WORK TO BE COMPLETED:
Gather every line of the entries that includes the word "unchanged".

*** MATERIAL PROVIDED

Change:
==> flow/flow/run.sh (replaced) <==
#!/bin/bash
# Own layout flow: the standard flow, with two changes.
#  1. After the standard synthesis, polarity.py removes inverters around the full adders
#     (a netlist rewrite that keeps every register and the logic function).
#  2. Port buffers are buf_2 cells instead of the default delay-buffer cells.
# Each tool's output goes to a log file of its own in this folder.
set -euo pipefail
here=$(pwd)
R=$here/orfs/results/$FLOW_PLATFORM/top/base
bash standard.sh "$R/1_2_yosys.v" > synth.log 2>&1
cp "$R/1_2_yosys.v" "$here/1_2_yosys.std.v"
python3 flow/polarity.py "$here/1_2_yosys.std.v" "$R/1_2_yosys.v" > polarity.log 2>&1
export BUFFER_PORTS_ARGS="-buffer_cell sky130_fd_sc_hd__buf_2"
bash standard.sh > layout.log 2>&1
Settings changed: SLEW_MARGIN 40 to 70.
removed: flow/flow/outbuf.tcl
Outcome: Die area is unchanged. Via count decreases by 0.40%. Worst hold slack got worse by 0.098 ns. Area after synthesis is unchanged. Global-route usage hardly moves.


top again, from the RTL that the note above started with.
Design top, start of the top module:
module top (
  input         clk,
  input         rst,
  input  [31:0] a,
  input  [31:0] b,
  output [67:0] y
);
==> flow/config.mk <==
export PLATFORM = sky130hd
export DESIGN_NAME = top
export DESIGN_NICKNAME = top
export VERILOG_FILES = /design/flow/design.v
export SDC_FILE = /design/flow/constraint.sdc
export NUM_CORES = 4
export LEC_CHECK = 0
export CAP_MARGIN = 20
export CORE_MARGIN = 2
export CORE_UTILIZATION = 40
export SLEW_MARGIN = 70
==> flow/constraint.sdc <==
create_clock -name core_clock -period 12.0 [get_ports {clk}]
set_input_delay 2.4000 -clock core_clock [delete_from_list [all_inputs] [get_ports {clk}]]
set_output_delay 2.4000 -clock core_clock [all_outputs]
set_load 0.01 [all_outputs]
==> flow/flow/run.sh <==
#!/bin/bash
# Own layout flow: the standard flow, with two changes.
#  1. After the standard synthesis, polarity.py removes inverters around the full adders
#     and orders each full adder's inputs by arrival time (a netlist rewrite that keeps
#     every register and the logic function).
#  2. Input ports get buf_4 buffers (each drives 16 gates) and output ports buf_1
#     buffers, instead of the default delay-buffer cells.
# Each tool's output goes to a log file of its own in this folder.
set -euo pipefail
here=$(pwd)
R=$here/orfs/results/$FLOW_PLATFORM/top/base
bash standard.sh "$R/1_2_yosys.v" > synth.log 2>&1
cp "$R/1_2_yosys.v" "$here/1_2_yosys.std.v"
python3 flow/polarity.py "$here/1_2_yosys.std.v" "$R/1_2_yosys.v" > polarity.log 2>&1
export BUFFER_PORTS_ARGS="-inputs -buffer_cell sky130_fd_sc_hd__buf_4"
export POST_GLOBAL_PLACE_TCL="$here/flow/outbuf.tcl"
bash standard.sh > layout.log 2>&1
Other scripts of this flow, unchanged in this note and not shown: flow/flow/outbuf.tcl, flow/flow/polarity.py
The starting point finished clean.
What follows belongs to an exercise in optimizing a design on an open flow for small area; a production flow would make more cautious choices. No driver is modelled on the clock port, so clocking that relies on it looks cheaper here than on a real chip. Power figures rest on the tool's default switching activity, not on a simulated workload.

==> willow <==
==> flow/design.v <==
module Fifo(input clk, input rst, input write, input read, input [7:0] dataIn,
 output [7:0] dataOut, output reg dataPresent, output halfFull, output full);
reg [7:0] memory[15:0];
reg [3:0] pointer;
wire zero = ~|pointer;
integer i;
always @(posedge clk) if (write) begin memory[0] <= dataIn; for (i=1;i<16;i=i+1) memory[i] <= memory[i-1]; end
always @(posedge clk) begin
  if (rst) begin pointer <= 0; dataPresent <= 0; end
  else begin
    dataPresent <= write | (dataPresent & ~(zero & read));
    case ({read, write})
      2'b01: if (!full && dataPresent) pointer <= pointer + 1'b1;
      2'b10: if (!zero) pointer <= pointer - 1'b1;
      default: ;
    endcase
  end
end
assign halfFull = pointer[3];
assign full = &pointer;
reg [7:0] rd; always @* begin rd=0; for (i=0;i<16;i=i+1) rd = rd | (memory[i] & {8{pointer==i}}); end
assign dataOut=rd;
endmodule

******

EXPECTED ANSWER:
Outcome: Die area is unchanged. Via count decreases by 0.40%. Worst hold slack got worse by 0.098 ns. Area after synthesis is unchanged. Global-route usage hardly moves.
Other scripts of this flow, unchanged in this note and not shown: flow/flow/outbuf.tcl, flow/flow/polarity.py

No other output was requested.